Information:
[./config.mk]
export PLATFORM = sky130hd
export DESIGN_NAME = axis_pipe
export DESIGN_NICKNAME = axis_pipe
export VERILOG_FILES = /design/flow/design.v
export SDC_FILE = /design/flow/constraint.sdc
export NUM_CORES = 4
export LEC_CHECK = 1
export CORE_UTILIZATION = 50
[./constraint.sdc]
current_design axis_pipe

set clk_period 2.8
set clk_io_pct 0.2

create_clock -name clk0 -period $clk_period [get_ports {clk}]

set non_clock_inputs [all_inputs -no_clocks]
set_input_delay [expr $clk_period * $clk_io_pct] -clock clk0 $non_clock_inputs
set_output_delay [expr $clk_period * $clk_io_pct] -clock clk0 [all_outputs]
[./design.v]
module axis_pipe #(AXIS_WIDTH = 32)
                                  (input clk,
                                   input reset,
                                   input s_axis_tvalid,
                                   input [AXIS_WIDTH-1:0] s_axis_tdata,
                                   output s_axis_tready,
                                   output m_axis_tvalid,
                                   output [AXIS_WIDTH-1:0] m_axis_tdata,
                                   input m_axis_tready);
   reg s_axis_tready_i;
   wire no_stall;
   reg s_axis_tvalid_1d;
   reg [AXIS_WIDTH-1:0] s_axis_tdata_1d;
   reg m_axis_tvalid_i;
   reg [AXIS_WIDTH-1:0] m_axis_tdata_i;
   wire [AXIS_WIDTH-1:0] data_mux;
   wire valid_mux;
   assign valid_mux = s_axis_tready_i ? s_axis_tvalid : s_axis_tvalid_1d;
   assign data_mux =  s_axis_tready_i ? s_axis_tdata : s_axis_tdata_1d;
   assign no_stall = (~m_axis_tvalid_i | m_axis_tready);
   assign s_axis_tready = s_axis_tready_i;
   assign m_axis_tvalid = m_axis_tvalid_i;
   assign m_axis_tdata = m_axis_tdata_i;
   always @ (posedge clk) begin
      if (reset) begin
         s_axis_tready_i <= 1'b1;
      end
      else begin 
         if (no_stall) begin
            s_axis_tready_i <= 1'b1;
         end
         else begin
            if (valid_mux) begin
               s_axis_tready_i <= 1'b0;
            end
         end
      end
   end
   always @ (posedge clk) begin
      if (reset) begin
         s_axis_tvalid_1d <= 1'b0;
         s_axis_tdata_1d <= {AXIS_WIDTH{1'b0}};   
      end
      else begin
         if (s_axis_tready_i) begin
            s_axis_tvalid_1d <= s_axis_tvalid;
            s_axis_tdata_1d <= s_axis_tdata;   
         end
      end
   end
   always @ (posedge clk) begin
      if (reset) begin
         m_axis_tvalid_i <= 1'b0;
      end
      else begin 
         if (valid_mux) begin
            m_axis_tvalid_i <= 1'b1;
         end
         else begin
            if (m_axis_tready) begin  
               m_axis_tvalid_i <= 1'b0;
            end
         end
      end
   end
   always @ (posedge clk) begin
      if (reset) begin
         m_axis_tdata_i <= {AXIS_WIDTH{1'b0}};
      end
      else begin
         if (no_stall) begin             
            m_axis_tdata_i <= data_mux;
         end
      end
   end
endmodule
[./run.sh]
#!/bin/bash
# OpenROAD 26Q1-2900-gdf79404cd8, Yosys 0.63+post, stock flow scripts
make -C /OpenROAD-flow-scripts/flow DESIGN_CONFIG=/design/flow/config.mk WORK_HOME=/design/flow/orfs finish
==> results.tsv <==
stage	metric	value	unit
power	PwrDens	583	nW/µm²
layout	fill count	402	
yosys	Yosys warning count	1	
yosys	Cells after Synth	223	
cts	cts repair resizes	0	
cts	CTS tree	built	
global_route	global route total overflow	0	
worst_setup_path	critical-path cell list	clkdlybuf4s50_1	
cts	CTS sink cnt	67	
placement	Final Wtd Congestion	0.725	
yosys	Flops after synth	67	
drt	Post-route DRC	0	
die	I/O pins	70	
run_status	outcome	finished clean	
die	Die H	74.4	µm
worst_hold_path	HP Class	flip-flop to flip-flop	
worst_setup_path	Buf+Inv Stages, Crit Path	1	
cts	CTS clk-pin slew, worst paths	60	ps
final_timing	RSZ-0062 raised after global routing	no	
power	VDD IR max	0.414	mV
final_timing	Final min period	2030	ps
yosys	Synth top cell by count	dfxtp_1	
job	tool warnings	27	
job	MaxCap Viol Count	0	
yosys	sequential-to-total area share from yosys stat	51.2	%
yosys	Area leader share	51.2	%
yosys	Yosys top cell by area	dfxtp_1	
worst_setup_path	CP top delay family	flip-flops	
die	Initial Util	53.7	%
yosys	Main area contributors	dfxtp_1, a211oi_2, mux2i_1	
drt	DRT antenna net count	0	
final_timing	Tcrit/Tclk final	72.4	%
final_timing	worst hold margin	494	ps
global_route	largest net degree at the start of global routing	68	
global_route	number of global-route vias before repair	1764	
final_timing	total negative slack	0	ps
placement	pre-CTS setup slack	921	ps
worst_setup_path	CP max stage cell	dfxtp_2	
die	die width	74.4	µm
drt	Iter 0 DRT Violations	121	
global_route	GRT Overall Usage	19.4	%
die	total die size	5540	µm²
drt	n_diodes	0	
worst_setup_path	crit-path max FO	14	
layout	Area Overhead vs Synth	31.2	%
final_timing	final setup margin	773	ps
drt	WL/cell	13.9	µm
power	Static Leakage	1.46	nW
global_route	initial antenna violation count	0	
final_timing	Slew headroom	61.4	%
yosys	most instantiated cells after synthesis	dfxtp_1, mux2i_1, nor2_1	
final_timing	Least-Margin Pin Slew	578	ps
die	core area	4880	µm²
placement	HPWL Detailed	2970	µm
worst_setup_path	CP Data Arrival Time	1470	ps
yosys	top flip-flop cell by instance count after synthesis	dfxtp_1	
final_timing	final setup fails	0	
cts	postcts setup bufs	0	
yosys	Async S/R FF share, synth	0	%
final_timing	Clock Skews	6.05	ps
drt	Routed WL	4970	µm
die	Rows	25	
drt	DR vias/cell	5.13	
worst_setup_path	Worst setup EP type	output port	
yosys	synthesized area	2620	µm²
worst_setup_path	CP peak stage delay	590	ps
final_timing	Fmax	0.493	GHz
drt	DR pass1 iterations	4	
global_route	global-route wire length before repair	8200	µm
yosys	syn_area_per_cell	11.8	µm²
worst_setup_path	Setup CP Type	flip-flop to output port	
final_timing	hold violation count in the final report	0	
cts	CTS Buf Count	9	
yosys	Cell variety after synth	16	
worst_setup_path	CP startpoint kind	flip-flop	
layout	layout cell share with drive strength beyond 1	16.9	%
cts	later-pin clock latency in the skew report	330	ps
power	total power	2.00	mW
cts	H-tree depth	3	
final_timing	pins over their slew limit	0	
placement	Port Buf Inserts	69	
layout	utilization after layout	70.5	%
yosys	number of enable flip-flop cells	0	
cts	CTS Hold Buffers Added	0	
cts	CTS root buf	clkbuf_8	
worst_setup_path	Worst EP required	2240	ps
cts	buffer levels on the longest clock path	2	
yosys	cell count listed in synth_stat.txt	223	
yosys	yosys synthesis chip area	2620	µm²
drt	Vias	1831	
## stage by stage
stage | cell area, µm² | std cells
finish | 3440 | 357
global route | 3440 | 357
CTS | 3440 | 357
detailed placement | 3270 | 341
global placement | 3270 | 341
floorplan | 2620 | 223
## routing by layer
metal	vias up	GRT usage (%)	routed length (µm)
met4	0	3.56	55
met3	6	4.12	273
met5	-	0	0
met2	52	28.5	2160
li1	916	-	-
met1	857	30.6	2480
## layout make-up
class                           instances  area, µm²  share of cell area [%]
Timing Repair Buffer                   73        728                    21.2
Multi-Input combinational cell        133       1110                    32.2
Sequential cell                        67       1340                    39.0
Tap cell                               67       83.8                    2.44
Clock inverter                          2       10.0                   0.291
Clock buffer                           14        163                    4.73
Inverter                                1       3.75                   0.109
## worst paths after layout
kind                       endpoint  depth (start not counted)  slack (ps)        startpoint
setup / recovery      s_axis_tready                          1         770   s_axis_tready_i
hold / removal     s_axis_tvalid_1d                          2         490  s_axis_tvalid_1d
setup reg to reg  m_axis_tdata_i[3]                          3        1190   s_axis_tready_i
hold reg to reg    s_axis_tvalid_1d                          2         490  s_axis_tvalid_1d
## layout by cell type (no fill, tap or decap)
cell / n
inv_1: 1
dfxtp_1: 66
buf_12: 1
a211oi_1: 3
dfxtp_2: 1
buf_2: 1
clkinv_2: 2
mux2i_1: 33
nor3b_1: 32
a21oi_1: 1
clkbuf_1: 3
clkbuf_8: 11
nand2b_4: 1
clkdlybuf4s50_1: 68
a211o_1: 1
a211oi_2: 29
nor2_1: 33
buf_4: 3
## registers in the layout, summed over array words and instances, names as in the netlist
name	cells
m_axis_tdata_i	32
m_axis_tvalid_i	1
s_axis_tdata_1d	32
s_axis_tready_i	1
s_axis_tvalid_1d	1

What you should do: Lines that contain "length" are the result; find them in the entries above and copy each one.

Problem solution:
global_route	global-route wire length before repair	8200	µm
metal	vias up	GRT usage (%)	routed length (µm)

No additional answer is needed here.